In this case, the dynamics of the system can be more complicated and are determined by the interplay between both of these cross-immunity parameters. This is shown in figure 3a,b where we map model dynamical behaviour as a function of the parameters a and b for two model variants differing in the size of their antigenic ‘genome’. The same three dynamical regimes are seen as for the simpler model presented earlier (corresponding to the a=0 line in figure 3a). It is interesting to note that for this more general cross-immunity model, the region of parameter space supporting DSS dynamics is very small, corresponding to very intense cross-immunity between all strains. Transition from DSS to chaos always occurs through rather narrow zones of long-periodic regimes via Andronov–Hopf bifurcations. Within the CSS region, there is a huge variety of dynamical behaviour. Bifurcation plots give insight into this, and figure 4a–d show bifurcation behaviour as a function of a for four fixed values of b. For moderate maximal values of cross-immunity, bL<≈b<≈bU, a number of different types of the system dynamical behaviour can be distinguished as a changes (figure 4a): small amplitude chaotic epidemic oscillations at low a (see the interval 0≤a<0.15), then the fully symmetric equilibrium (the smooth curve in the interval 0.14≤a<0.38), then quasi-periodic oscillations (0.38≤a<0.62), giving way to chaotic behaviour (the rest of the a-axis). A few apparent trends can be noted: as the cross-immune response becomes narrower (i.e. as a increases and γ(d) decays more rapidly), strain infection prevalence grows together with the amplitude of epidemic oscillations in chaotic regimes, while the period of oscillations falls.
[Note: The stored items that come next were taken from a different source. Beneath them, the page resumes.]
==> config.mk <==
export PLATFORM = sky130hd
export DESIGN_NAME = riscv_hart_top
export DESIGN_NICKNAME = d
export VERILOG_FILES = /design/src/source/riscv_pkg.sv /design/src/source/riscv_hart_top.sv /design/src/source/port_switch.sv /design/src/source/riscv_hart_multicycle.sv /design/src/source/riscv_regfile.sv
export SDC_FILE = /design/constraint.sdc
export NUM_CORES = 2
export LEC_CHECK = 0
export BUFFER_PORTS_ARGS = -buffer_cell sky130_fd_sc_hd__clkbuf_2
export CAP_MARGIN = 20
export CORE_ASPECT_RATIO = 1.75
export CORE_MARGIN = 10
export CORE_UTILIZATION = 50
export CTS_CLUSTER_SIZE = 10
export DETAILED_ROUTE_END_ITERATION = 8
export GPL_TIMING_DRIVEN = 0
export PLACE_DENSITY = 0.67
export SYNTH_ARGS = -nofsm -noshare
export SYNTH_HDL_FRONTEND = slang
export SYNTH_HIERARCHICAL = 1
export SYNTH_SLANG_ARGS = --single-unit
export TNS_END_PERCENT = 10
==> constraint.sdc <==
create_clock -name clock_i -period 17.9 [get_ports clock_i]
set_input_delay 1.79 -clock clock_i [delete_from_list [all_inputs] [get_ports clock_i]]
set_output_delay 1.79 -clock clock_i [all_outputs]
set_load 0.01 [all_outputs]
==> src/source/riscv_pkg.sv <==
`default_nettype none

package riscv_pkg;

	// --------------------
	// widths and reset values
	localparam int XLEN = 32;
	localparam int REG_ADDR_W = 5;
	localparam int STATE_W = 3;
	localparam logic [XLEN-1:0] RESET_PC = 32'h0000_0000;

	// base opcodes of the supported subset
	localparam logic [6:0] OPC_LUI = 7'b0110111;
	localparam logic [6:0] OPC_OPIMM = 7'b0010011;
	localparam logic [6:0] OPC_OP = 7'b0110011;
	localparam logic [6:0] OPC_LOAD = 7'b0000011;
	localparam logic [6:0] OPC_STORE = 7'b0100011;
	localparam logic [6:0] OPC_BRANCH = 7'b1100011;
	localparam logic [6:0] OPC_JAL = 7'b1101111;
	localparam logic [6:0] OPC_SYSTEM = 7'b1110011;

	// funct fields that are recognised
	localparam logic [2:0] F3_ADD_SUB = 3'b000;
	localparam logic [2:0] F3_OR = 3'b110;
	localparam logic [2:0] F3_AND = 3'b111;
	localparam logic [2:0] F3_WORD = 3'b010;
	localparam logic [2:0] F3_BEQ = 3'b000;
	localparam logic [2:0] F3_BNE = 3'b001;
	localparam logic [6:0] F7_BASE = 7'b0000000;
	localparam logic [6:0] F7_SUB = 7'b0100000;
	// only SYSTEM word accepted
	localparam logic [XLEN-1:0] INSTR_EBREAK = 32'h0010_0073;

	// address bits 31..28 of the peripheral window
	localparam logic [3:0] PERIPH_REGION = 4'hF;

	// --------------------
	// exception codes on exception_bus_o
	localparam logic [3:0] EXC_NONE = 4'd0;
	localparam logic [3:0] EXC_ILLEGAL = 4'd1;
	localparam logic [3:0] EXC_MISALIGNED_DATA = 4'd2;
	localparam logic [3:0] EXC_MISALIGNED_FETCH = 4'd3;
	localparam logic [3:0] EXC_BREAK = 4'd4;

	// hart sequencer states
	localparam logic [STATE_W-1:0] ST_IDLE = 3'd0;
	localparam logic [STATE_W-1:0] ST_FETCH = 3'd1;
	localparam logic [STATE_W-1:0] ST_DECODE = 3'd2;
	localparam logic [STATE_W-1:0] ST_EXECUTE = 3'd3;
	localparam logic [STATE_W-1:0] ST_MEMORY = 3'd4;
	localparam logic [STATE_W-1:0] ST_WRITEBACK = 3'd5;
	localparam logic [STATE_W-1:0] ST_HALT = 3'd6;

	// --------------------
	// instruction word views, opcode always in bits 6..0
	typedef struct packed {
		logic [6:0] funct7;
		logic [4:0] rs2;
		logic [4:0] rs1;
		logic [2:0] funct3;
		logic [4:0] rd;
		logic [6:0] opcode;
	} r_fmt_t;

	typedef struct packed {
		logic [11:0] imm_11_0;
		logic [4:0] rs1;
		logic [2:0] funct3;
		logic [4:0] rd;
		logic [6:0] opcode;
	} i_fmt_t;

	typedef struct packed {
		logic [6:0] imm_11_5;
		logic [4:0] rs2;
		logic [4:0] rs1;
		logic [2:0] funct3;
		logic [4:0] imm_4_0;
		logic [6:0] opcode;
	} s_fmt_t;

	typedef struct packed {
		logic imm_12;
		logic [5:0] imm_10_5;
		logic [4:0] rs2;
		logic [4:0] rs1;
		logic [2:0] funct3;
		logic [3:0] imm_4_1;
		logic imm_11;
		logic [6:0] opcode;
	} b_fmt_t;

	typedef struct packed {
		logic [19:0] imm_31_12;
		logic [4:0] rd;
		logic [6:0] opcode;
	} u_fmt_t;

	typedef struct packed {
		logic imm_20;
		logic [9:0] imm_10_1;
		logic imm_11;
		logic [7:0] imm_19_12;
		logic [4:0] rd;
		logic [6:0] opcode;
	} j_fmt_t;

	typedef union packed {
		r_fmt_t r;
		i_fmt_t i;
		s_fmt_t s;
		b_fmt_t b;
		u_fmt_t u;
		j_fmt_t j;
	} instr_u;

endpackage

`default_nettype wire
==> src/source/riscv_hart_top.sv <==
`timescale 1ns/1ps
`default_nettype none

module riscv_hart_top (
	// system
	input  wire                        clock_i,
	input  wire                        rst_n_i,
	output logic [3:0]                 exception_bus_o,
	output logic [riscv_pkg::XLEN-1:0] inst_addr_o,
	output logic [riscv_pkg::XLEN-1:0] inst_word_o,
	// instruction port, read only
	output logic                       mem_req0_o,
	output logic [riscv_pkg::XLEN-1:0] mem_add0_o,
	input  wire  [riscv_pkg::XLEN-1:0] mem_data0_i,
	input  wire                        mem_done0_i,
	// data port to internal memory
	output logic                       mem_req1_o,
	output logic                       mem_rw1_o,
	output logic [riscv_pkg::XLEN-1:0] mem_add1_o,
	output logic [riscv_pkg::XLEN-1:0] mem_data1_o,
	input  wire  [riscv_pkg::XLEN-1:0] mem_data1_i,
	input  wire                        mem_done1_i,
	// peripheral port
	output logic                       per_req_o,
	output logic                       per_rw_o,
	output logic [riscv_pkg::XLEN-1:0] per_add_o,
	output logic [riscv_pkg::XLEN-1:0] per_data_o,
	input  wire  [riscv_pkg::XLEN-1:0] per_data_i
);

	// --------------------
	// hart data references into the switch
	logic hart_data_req;
	logic hart_data_rw;
	logic hart_data_done;
	logic [riscv_pkg::XLEN-1:0] hart_data_add;
	logic [riscv_pkg::XLEN-1:0] hart_data_wdata;
	logic [riscv_pkg::XLEN-1:0] hart_data_rdata;

	riscv_hart_multicycle hart_inst (
		.clock_i      (clock_i),
		.rst_n_i      (rst_n_i),
		// instruction fetch
		.inst_data_i  (mem_data0_i),
		.inst_done_i  (mem_done0_i),
		.inst_req_o   (mem_req0_o),
		.inst_addr_o  (mem_add0_o),
		// data references
		.data_data_i  (hart_data_rdata),
		.data_done_i  (hart_data_done),
		.data_req_o   (hart_data_req),
		.data_wren_o  (hart_data_rw),
		.data_addr_o  (hart_data_add),
		.data_data_o  (hart_data_wdata),
		// trace of the instruction being executed
		.trace_pc_o   (inst_addr_o),
		.trace_word_o (inst_word_o),
		.exception_o  (exception_bus_o)
	);

	port_switch peripheral_switch_inst (
		.clock_i           (clock_i),
		.rst_n_i           (rst_n_i),
		.core_req_i        (hart_data_req),
		.core_wren_i       (hart_data_rw),
		.core_addr_i       (hart_data_add),
		.core_data_i       (hart_data_wdata),
		.core_done_o       (hart_data_done),
		.core_data_o       (hart_data_rdata),
		// internal memory
		.memory_done_i     (mem_done1_i),
		.memory_data_i     (mem_data1_i),
		.memory_req_o      (mem_req1_o),
		.memory_wren_o     (mem_rw1_o),
		.memory_addr_o     (mem_add1_o),
		.memory_data_o     (mem_data1_o),
		// peripherals
		.peripheral_data_i (per_data_i),
		.peripheral_req_o  (per_req_o),
		.peripheral_wren_o (per_rw_o),
		.peripheral_addr_o (per_add_o),
		.peripheral_data_o (per_data_o)
	);

endmodule

`default_nettype wire

==> src/source/port_switch.sv <==
`timescale 1ns/1ps
`default_nettype none

module port_switch (
	input  wire                        clock_i,
	input  wire                        rst_n_i,
	// hart side
	input  wire                        core_req_i,
	input  wire                        core_wren_i,
	input  wire  [riscv_pkg::XLEN-1:0] core_addr_i,
	input  wire  [riscv_pkg::XLEN-1:0] core_data_i,
	output logic                       core_done_o,
	output logic [riscv_pkg::XLEN-1:0] core_data_o,
	// internal memory side
	input  wire                        memory_done_i,
	input  wire  [riscv_pkg::XLEN-1:0] memory_data_i,
	output logic                       memory_req_o,
	output logic                       memory_wren_o,
	output logic [riscv_pkg::XLEN-1:0] memory_addr_o,
	output logic [riscv_pkg::XLEN-1:0] memory_data_o,
	// peripheral side, no done of its own
	input  wire  [riscv_pkg::XLEN-1:0] peripheral_data_i,
	output logic                       peripheral_req_o,
	output logic                       peripheral_wren_o,
	output logic [riscv_pkg::XLEN-1:0] peripheral_addr_o,
	output logic [riscv_pkg::XLEN-1:0] peripheral_data_o
);

	// reference in flight and its latched route
	logic busy_q;
	logic route_periph_q;
	logic addr_periph;
	logic sel_periph;

	// --------------------
	// route decode on bits 31..28
	assign addr_periph = (core_addr_i[riscv_pkg::XLEN-1 -: 4] == riscv_pkg::PERIPH_REGION);
	// first cycle decodes live, later cycles use the latch
	assign sel_periph = busy_q ? route_periph_q : addr_periph;

	always_ff @(posedge clock_i) begin
		if (!rst_n_i) begin
			busy_q <= 1'b0;
			route_periph_q <= 1'b0;
		end else begin
			busy_q <= core_req_i && !core_done_o;
			if (core_req_i && !busy_q) begin
				route_periph_q <= addr_periph;
			end
		end
	end

	// memory path straight through
	assign memory_req_o = core_req_i && !sel_periph;
	assign memory_wren_o = core_wren_i && !sel_periph;
	assign memory_addr_o = core_addr_i;
	assign memory_data_o = core_data_i;

	// peripheral strobe in the first cycle only
	assign peripheral_req_o = core_req_i && !busy_q && addr_periph;
	assign peripheral_wren_o = core_wren_i && sel_periph;
	assign peripheral_addr_o = core_addr_i;
	assign peripheral_data_o = core_data_i;

	// --------------------
	// peripheral done is the cycle after the strobe
	assign core_done_o = sel_periph ? busy_q : memory_done_i;
	assign core_data_o = sel_periph ? peripheral_data_i : memory_data_i;

	a_one_target: assert property (@(posedge clock_i) disable iff (!rst_n_i)
		!(memory_req_o && peripheral_req_o));

endmodule

`default_nettype wire

==> src/source/riscv_hart_multicycle.sv <==
`timescale 1ns/1ps
`default_nettype none

module riscv_hart_multicycle (
	input  wire                        clock_i,
	input  wire                        rst_n_i,
	// instruction references
	input  wire  [riscv_pkg::XLEN-1:0] inst_data_i,
	input  wire                        inst_done_i,
	output logic                       inst_req_o,
	output logic [riscv_pkg::XLEN-1:0] inst_addr_o,
	// data references
	input  wire  [riscv_pkg::XLEN-1:0] data_data_i,
	input  wire                        data_done_i,
	output logic                       data_req_o,
	output logic                       data_wren_o,
	output logic [riscv_pkg::XLEN-1:0] data_addr_o,
	output logic [riscv_pkg::XLEN-1:0] data_data_o,
	// trace and status
	output logic [riscv_pkg::XLEN-1:0] trace_pc_o,
	output logic [riscv_pkg::XLEN-1:0] trace_word_o,
	output logic [3:0]                 exception_o
);

	// sequencer and architectural state
	logic [riscv_pkg::STATE_W-1:0] state_q;
	logic [riscv_pkg::XLEN-1:0] pc_q;
	logic [riscv_pkg::XLEN-1:0] trace_pc_q;
	riscv_pkg::instr_u instr_q;
	logic [3:0] exc_q;

	// operands latched in decode, results latched in execute
	logic [riscv_pkg::XLEN-1:0] rs1_q;
	logic [riscv_pkg::XLEN-1:0] rs2_q;
	logic [riscv_pkg::XLEN-1:0] imm_q;
	logic [riscv_pkg::XLEN-1:0] result_q;
	logic [riscv_pkg::XLEN-1:0] next_pc_q;

	logic [6:0] opcode;
	logic [riscv_pkg::XLEN-1:0] rs1_data;
	logic [riscv_pkg::XLEN-1:0] rs2_data;
	logic [riscv_pkg::XLEN-1:0] imm_dec;
	logic illegal;
	logic is_ebreak;
	logic is_mem;
	logic writes_rd;
	logic wr_en;

	logic [riscv_pkg::XLEN-1:0] alu_a;
	logic [riscv_pkg::XLEN-1:0] alu_b;
	logic [riscv_pkg::XLEN-1:0] alu_out;
	logic [riscv_pkg::XLEN-1:0] target;
	logic branch_taken;
	logic redirect;

	assign opcode = instr_q.r.opcode;
	assign is_mem = (opcode == riscv_pkg::OPC_LOAD) || (opcode == riscv_pkg::OPC_STORE);
	assign writes_rd = (opcode == riscv_pkg::OPC_LUI) || (opcode == riscv_pkg::OPC_OPIMM)
		|| (opcode == riscv_pkg::OPC_OP) || (opcode == riscv_pkg::OPC_LOAD)
		|| (opcode == riscv_pkg::OPC_JAL);
	assign wr_en = (state_q == riscv_pkg::ST_WRITEBACK) && writes_rd;

	riscv_regfile regfile_inst (
		.clock_i    (clock_i),
		.rst_n_i    (rst_n_i),
		.rs1_addr_i (instr_q.r.rs1),
		.rs2_addr_i (instr_q.r.rs2),
		.rs1_data_o (rs1_data),
		.rs2_data_o (rs2_data),
		.wr_en_i    (wr_en),
		.wr_addr_i  (instr_q.r.rd),
		.wr_data_i  (result_q)
	);

	// --------------------
	// decode, immediates by format view
	always_comb begin
		imm_dec = '0;
		case (opcode)
			riscv_pkg::OPC_LUI: imm_dec = {instr_q.u.imm_31_12, 12'b0};
			riscv_pkg::OPC_OPIMM, riscv_pkg::OPC_LOAD:
				imm_dec = {{20{instr_q.i.imm_11_0[11]}}, instr_q.i.imm_11_0};
			riscv_pkg::OPC_STORE:
				imm_dec = {{20{instr_q.s.imm_11_5[6]}}, instr_q.s.imm_11_5, instr_q.s.imm_4_0};
			riscv_pkg::OPC_BRANCH:
				imm_dec = {{19{instr_q.b.imm_12}}, instr_q.b.imm_12, instr_q.b.imm_11,
					instr_q.b.imm_10_5, instr_q.b.imm_4_1, 1'b0};
			riscv_pkg::OPC_JAL:
				imm_dec = {{11{instr_q.j.imm_20}}, instr_q.j.imm_20, instr_q.j.imm_19_12,
					instr_q.j.imm_11, instr_q.j.imm_10_1, 1'b0};
			default: imm_dec = '0;
		endcase
	end

	// legality of opcode and funct fields
	always_comb begin
		illegal = 1'b0;
		is_ebreak = 1'b0;
		case (opcode)
			riscv_pkg::OPC_LUI, riscv_pkg::OPC_JAL: illegal = 1'b0;
			riscv_pkg::OPC_OPIMM: illegal = (instr_q.i.funct3 != riscv_pkg::F3_ADD_SUB);
			riscv_pkg::OPC_OP: begin
				case (instr_q.r.funct3)
					riscv_pkg::F3_ADD_SUB: illegal = (instr_q.r.funct7 != riscv_pkg::F7_BASE)
						&& (instr_q.r.funct7 != riscv_pkg::F7_SUB);
					riscv_pkg::F3_OR, riscv_pkg::F3_AND:
						illegal = (instr_q.r.funct7 != riscv_pkg::F7_BASE);
					default: illegal = 1'b1;
				endcase
			end
			riscv_pkg::OPC_LOAD: illegal = (instr_q.i.funct3 != riscv_pkg::F3_WORD);
			riscv_pkg::OPC_STORE: illegal = (instr_q.s.funct3 != riscv_pkg::F3_WORD);
			riscv_pkg::OPC_BRANCH: illegal = (instr_q.b.funct3 != riscv_pkg::F3_BEQ)
				&& (instr_q.b.funct3 != riscv_pkg::F3_BNE);
			riscv_pkg::OPC_SYSTEM: begin
				is_ebreak = (instr_q == riscv_pkg::INSTR_EBREAK);
				illegal = !is_ebreak;
			end
			default: illegal = 1'b1;
		endcase
	end

	// --------------------
	// execute, one ALU shared by all ops
	// lui adds to zero, jal forms the link pc+4
	assign alu_a = (opcode == riscv_pkg::OPC_LUI) ? '0 :
		(opcode == riscv_pkg::OPC_JAL) ? pc_q : rs1_q;
	assign alu_b = (opcode == riscv_pkg::OPC_OP) ? rs2_q :
		(opcode == riscv_pkg::OPC_JAL) ? 32'd4 : imm_q;

	always_comb begin
		alu_out = alu_a + alu_b;
		if (opcode == riscv_pkg::OPC_OP) begin
			case (instr_q.r.funct3)
				riscv_pkg::F3_OR: alu_out = alu_a | alu_b;
				riscv_pkg::F3_AND: alu_out = alu_a & alu_b;
				default: begin
					if (instr_q.r.funct7 == riscv_pkg::F7_SUB) begin
						alu_out = alu_a - alu_b;
					end
				end
			endcase
		end
	end

	// branch/jump target, bne inverts the compare
	assign target = pc_q + imm_q;
	assign branch_taken = (opcode == riscv_pkg::OPC_BRANCH)
		&& ((rs1_q == rs2_q) ^ (instr_q.b.funct3 == riscv_pkg::F3_BNE));
	assign redirect = branch_taken || (opcode == riscv_pkg::OPC_JAL);

	// --------------------
	// sequencer
	always_ff @(posedge clock_i) begin
		if (!rst_n_i) begin
			state_q <= riscv_pkg::ST_IDLE;
			pc_q <= riscv_pkg::RESET_PC;
			trace_pc_q <= riscv_pkg::RESET_PC;
			instr_q <= '0;
			exc_q <= riscv_pkg::EXC_NONE;
		end else begin
			case (state_q)
				riscv_pkg::ST_IDLE: state_q <= riscv_pkg::ST_FETCH;
				riscv_pkg::ST_FETCH: begin
					if (inst_done_i) begin
						instr_q <= inst_data_i;
						trace_pc_q <= pc_q;
						state_q <= riscv_pkg::ST_DECODE;
					end
				end
				riscv_pkg::ST_DECODE: begin
					if (illegal) begin
						exc_q <= riscv_pkg::EXC_ILLEGAL;
						state_q <= riscv_pkg::ST_HALT;
					end else if (is_ebreak) begin
						exc_q <= riscv_pkg::EXC_BREAK;
						state_q <= riscv_pkg::ST_HALT;
					end else begin
						state_q <= riscv_pkg::ST_EXECUTE;
					end
				end
				riscv_pkg::ST_EXECUTE: begin
					// alignment checked before any reference leaves
					if (is_mem && (alu_out[1:0] != 2'b00)) begin
						exc_q <= riscv_pkg::EXC_MISALIGNED_DATA;
						state_q <= riscv_pkg::ST_HALT;
					end else if (redirect && (target[1:0] != 2'b00)) begin
						exc_q <= riscv_pkg::EXC_MISALIGNED_FETCH;
						state_q <= riscv_pkg::ST_HALT;
					end else if (is_mem) begin
						state_q <= riscv_pkg::ST_MEMORY;
					end else begin
						state_q <= riscv_pkg::ST_WRITEBACK;
					end
				end
				riscv_pkg::ST_MEMORY: begin
					if (data_done_i) begin
						state_q <= riscv_pkg::ST_WRITEBACK;
					end
				end
				riscv_pkg::ST_WRITEBACK: begin
					pc_q <= next_pc_q;
					state_q <= riscv_pkg::ST_FETCH;
				end
				// halted until reset
				default: state_q <= riscv_pkg::ST_HALT;
			endcase
		end
	end

	// datapath registers
	always_ff @(posedge clock_i) begin
		if (state_q == riscv_pkg::ST_DECODE) begin
			rs1_q <= rs1_data;
			rs2_q <= rs2_data;
			imm_q <= imm_dec;
		end
		if (state_q == riscv_pkg::ST_EXECUTE) begin
			result_q <= alu_out;
			next_pc_q <= redirect ? target : pc_q + 32'd4;
		end
		// load data replaces the address once the reference is done
		if ((state_q == riscv_pkg::ST_MEMORY) && data_done_i && !data_wren_o) begin
			result_q <= data_data_i;
		end
	end

	// --------------------
	// ports
	assign inst_req_o = (state_q == riscv_pkg::ST_FETCH);
	assign inst_addr_o = pc_q;
	assign data_req_o = (state_q == riscv_pkg::ST_MEMORY);
	assign data_wren_o = (opcode == riscv_pkg::OPC_STORE);
	assign data_addr_o = result_q;
	assign data_data_o = rs2_q;
	assign trace_pc_o = trace_pc_q;
	assign trace_word_o = instr_q;
	assign exception_o = exc_q;

	// one reference in flight at a time
	a_one_ref: assert property (@(posedge clock_i) disable iff (!rst_n_i)
		!(inst_req_o && data_req_o));
	// req held with a stable address until done
	a_inst_hold: assert property (@(posedge clock_i) disable iff (!rst_n_i)
		inst_req_o && !inst_done_i |=> inst_req_o && $stable(inst_addr_o));
	a_data_hold: assert property (@(posedge clock_i) disable iff (!rst_n_i)
		data_req_o && !data_done_i |=> data_req_o && $stable(data_addr_o));

endmodule

`default_nettype wire

==> src/source/riscv_regfile.sv <==
`timescale 1ns/1ps
`default_nettype none

module riscv_regfile (
	input  wire                              clock_i,
	input  wire                              rst_n_i,
	// read ports
	input  wire  [riscv_pkg::REG_ADDR_W-1:0] rs1_addr_i,
	input  wire  [riscv_pkg::REG_ADDR_W-1:0] rs2_addr_i,
	output logic [riscv_pkg::XLEN-1:0]       rs1_data_o,
	output logic [riscv_pkg::XLEN-1:0]       rs2_data_o,
	// write port
	input  wire                              wr_en_i,
	input  wire  [riscv_pkg::REG_ADDR_W-1:0] wr_addr_i,
	input  wire  [riscv_pkg::XLEN-1:0]       wr_data_i
);

	localparam int NREGS = 2 ** riscv_pkg::REG_ADDR_W;

	// x1..x31 only, x0 has no storage
	logic [riscv_pkg::XLEN-1:0] regs_q [1:NREGS-1];

	always_ff @(posedge clock_i) begin
		if (!rst_n_i) begin
			for (int i = 1; i < NREGS; i++) begin
				regs_q[i] <= '0;
			end
		end else if (wr_en_i && (wr_addr_i != '0)) begin
			// writes to x0 dropped here
			regs_q[wr_addr_i] <= wr_data_i;
		end
	end

	// combinational reads, x0 always zero
	always_comb begin
		rs1_data_o = '0;
		rs2_data_o = '0;
		if (rs1_addr_i != '0) begin
			rs1_data_o = regs_q[rs1_addr_i];
		end
		if (rs2_addr_i != '0) begin
			rs2_data_o = regs_q[rs2_addr_i];
		end
	end

	// hart never commits an unknown result
	a_wr_known: assert property (@(posedge clock_i) disable iff (!rst_n_i)
		wr_en_i |-> !$isunknown({wr_addr_i, wr_data_i}));

endmodule

`default_nettype wire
At larger maximal values of cross-immune response, b<≈bU, the dynamics of the system undergo qualitative changes in the second chaotic region of higher a values (a>0.27 in figure 4b). Larger ‘windows’ of limit cycle behaviour begin to appear in the chaotic region (figure 4b, 0.5≤a<0.68). These regions correspond to long period solutions, an example of which is shown in figure 5. The long-period limit cycle regions in the bifurcation graph grow as b approaches the second threshold value, bU, the value at which cross-immunity is strong enough to structure the population into discordant strain sets. The chaotic regimes are largely replaced by limit cycles (figure 4c, 0.3≤a<0.72) and point attractors (figure 4c, 0.72≤a<1). Note that the point attractors obtained are not completely symmetric (i.e. equilibrium strain prevalences may differ).
Once b>bU, discrete structure is seen for small a, though the equilibria seen in past work (Gupta et al. 1998) are only stable when a is very small (a<0.03 in figure 4d). As a increases, an Andronov–Hopf bifurcation occurs and a long-period limit cycle appears in place of the fixed point (the region 0.03<a<0.05 in figure 4d). An example of this behaviour is shown in figure 6a. As a result of the bifurcation, strain prevalences occasionally change abruptly, but strains still remain structured into discordant sets. Further increases in a lead to this periodic behaviour destabilizing and being replaced by chaotic dynamics (0.05≤a<0.35) with DSS breaking down (see figure 6b for an example). The region 0.35≤a<1.0 has a complex alternating structure corresponding to different dynamical regimes; small changes in a can cause switching between fixed points, long period, and quasi-periodic solutions. Examples of these solutions are presented in figure 6c,d.
4. Including strain-transcending immunity
The model considered in §§2 and 3 does not incorporate short-lived strain-transcending immunity of the type that simulation studies of viral evolution have shown to potentially play a key role in explaining the limited strain diversity and cluster dynamics of human influenza evolution (Ferguson et al. 2003). Here, we extend the system of equations (2.1)–(2.3) from §2 to include such a short-lived non-specific immune response into our simpler compartmental model. We show that such immunity (which biologically might be mediated by T-cell responses against conserved epitopes) leads to a reduction of strain diversity and qualitative and quantitative changes in model dynamics.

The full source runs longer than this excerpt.